● **DATA**:
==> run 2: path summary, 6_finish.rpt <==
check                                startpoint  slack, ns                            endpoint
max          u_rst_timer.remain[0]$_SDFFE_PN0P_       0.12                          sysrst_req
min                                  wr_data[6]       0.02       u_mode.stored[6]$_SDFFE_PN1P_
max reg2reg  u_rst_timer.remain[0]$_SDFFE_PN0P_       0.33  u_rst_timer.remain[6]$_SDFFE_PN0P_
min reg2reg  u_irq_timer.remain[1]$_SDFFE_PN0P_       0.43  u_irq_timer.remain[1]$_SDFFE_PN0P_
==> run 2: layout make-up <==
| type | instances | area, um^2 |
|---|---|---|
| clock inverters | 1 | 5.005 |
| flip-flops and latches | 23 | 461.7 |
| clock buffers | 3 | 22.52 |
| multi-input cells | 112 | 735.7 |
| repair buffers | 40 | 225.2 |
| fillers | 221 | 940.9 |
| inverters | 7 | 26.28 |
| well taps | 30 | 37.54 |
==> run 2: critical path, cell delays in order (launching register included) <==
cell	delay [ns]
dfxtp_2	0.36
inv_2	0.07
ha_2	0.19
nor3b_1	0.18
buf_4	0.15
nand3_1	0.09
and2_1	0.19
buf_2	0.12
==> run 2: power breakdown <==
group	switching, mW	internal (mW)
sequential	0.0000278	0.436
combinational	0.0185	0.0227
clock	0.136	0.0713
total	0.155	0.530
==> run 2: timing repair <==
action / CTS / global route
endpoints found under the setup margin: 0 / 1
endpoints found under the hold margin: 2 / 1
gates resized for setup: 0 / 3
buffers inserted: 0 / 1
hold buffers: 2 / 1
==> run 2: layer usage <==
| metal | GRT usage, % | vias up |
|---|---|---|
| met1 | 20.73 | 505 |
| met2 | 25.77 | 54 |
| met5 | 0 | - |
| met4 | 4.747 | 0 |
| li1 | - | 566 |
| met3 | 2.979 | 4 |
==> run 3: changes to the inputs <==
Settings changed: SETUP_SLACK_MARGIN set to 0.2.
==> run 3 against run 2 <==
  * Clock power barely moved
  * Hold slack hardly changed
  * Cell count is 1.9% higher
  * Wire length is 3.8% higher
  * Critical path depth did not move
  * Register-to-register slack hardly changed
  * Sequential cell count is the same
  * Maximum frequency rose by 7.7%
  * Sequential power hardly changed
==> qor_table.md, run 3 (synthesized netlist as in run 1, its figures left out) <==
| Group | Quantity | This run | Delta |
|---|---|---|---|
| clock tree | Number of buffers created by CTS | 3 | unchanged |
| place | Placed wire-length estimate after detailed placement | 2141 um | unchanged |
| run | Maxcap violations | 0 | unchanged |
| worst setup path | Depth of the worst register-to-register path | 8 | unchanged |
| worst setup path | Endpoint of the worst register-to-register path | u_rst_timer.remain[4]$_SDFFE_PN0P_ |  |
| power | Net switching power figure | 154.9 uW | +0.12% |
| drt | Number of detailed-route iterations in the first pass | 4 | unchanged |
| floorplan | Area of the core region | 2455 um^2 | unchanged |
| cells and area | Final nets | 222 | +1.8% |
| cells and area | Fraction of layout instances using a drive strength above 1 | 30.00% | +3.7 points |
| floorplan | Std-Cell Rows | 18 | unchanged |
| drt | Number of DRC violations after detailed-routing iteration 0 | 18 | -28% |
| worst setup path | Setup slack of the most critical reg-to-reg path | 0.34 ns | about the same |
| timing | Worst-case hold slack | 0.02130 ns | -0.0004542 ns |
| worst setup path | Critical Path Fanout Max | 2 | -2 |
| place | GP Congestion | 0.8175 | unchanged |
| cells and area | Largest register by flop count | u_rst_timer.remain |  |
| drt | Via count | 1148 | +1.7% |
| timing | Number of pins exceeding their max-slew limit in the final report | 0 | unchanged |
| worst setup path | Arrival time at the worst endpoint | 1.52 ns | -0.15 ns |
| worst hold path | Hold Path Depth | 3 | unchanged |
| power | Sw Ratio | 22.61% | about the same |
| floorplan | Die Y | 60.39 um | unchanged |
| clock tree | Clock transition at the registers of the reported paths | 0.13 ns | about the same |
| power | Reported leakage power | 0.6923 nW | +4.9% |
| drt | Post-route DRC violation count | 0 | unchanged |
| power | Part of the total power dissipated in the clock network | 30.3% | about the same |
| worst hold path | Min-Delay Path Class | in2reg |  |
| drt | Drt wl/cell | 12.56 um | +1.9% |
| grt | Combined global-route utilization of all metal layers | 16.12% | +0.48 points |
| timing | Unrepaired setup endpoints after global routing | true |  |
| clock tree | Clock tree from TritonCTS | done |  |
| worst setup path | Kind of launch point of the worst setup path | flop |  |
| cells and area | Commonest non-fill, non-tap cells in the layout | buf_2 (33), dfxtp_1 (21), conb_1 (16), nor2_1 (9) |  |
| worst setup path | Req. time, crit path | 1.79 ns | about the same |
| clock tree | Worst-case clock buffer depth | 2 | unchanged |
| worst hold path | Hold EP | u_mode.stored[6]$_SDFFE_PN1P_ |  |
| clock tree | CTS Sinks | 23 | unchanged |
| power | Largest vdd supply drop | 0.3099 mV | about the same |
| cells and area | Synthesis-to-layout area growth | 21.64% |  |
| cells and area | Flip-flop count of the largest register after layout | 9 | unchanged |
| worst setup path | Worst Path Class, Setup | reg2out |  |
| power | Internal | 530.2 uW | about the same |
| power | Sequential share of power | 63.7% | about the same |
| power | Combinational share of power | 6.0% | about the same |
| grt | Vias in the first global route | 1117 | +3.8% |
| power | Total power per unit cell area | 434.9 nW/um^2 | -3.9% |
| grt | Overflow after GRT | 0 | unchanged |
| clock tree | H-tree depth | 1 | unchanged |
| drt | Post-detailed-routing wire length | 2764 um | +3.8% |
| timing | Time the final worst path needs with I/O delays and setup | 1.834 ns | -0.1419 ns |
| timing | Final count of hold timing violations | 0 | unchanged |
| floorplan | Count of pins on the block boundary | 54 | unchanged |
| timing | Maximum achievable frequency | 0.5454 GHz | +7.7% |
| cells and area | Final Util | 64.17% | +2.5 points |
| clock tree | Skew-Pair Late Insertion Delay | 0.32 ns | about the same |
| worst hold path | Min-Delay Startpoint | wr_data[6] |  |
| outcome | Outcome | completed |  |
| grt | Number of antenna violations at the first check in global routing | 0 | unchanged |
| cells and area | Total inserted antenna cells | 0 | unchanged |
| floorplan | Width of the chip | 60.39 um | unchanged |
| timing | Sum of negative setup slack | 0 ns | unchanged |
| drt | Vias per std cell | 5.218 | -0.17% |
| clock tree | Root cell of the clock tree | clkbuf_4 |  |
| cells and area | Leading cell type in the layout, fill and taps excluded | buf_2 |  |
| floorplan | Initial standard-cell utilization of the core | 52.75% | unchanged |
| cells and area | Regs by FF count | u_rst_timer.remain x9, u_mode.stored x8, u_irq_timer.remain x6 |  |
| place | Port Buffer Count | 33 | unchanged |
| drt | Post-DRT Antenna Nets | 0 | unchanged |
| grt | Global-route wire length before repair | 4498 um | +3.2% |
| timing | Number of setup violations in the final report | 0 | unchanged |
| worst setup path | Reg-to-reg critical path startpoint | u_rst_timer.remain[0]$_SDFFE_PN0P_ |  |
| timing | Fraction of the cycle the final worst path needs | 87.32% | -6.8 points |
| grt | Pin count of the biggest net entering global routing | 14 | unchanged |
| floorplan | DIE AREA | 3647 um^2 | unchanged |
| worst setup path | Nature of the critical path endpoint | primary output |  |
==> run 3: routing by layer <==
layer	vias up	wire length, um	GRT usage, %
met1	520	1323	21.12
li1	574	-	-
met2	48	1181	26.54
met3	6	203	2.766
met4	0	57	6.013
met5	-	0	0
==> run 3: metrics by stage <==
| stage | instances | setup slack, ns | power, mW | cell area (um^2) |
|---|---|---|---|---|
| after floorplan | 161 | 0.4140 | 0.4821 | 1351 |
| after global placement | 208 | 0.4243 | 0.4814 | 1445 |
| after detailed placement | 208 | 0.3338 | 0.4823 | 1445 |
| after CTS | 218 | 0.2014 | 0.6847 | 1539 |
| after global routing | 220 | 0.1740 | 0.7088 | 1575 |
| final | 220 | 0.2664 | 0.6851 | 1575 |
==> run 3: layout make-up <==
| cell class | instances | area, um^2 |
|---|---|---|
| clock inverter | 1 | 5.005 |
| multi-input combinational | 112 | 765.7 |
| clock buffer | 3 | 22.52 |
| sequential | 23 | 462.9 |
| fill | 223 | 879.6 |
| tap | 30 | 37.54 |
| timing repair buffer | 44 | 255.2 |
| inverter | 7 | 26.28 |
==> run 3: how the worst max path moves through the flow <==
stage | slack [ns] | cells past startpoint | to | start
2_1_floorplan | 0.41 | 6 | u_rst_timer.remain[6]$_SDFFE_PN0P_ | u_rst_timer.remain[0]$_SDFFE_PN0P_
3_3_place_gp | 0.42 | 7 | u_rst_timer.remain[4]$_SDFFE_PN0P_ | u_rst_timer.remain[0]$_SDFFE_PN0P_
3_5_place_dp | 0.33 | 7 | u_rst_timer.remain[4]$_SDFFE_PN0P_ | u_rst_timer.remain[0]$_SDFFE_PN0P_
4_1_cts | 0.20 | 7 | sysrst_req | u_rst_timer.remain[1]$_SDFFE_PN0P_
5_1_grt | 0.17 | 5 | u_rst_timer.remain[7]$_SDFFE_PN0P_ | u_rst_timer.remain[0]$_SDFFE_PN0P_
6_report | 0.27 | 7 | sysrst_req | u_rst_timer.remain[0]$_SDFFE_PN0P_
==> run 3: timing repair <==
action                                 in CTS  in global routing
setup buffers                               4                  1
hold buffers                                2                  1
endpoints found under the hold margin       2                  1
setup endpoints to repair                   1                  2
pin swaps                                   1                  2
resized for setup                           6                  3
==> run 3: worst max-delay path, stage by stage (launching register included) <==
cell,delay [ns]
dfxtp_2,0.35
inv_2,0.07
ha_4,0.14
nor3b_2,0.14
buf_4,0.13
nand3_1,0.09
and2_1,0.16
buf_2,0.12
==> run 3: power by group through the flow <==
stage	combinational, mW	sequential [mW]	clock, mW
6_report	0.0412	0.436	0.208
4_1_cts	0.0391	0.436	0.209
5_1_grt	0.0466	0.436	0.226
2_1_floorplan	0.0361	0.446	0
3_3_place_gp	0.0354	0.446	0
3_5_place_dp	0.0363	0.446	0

--

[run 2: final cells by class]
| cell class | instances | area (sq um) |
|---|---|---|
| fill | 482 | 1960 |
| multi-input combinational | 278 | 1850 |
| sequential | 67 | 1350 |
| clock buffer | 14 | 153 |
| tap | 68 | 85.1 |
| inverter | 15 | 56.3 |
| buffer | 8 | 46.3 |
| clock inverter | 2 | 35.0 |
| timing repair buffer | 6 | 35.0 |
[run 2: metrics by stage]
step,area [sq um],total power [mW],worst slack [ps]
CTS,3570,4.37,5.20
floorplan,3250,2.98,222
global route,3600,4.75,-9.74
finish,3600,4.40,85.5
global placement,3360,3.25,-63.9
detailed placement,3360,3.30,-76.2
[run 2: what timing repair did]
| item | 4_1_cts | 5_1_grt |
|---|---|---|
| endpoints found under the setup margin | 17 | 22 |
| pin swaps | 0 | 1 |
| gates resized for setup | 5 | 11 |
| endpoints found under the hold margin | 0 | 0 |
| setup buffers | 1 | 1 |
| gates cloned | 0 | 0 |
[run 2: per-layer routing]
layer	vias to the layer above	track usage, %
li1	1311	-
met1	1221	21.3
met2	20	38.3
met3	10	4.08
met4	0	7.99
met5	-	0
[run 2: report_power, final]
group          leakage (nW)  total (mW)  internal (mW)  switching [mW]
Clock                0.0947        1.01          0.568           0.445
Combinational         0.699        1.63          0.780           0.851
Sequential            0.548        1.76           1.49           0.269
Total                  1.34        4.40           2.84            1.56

● **WORK REQUEST**: Scan the records above for the string "multi", then select every line that holds it.

● **FINISHED TASK**:
| multi-input cells | 112 | 735.7 |
| multi-input combinational | 112 | 765.7 |
| multi-input combinational | 278 | 1850 |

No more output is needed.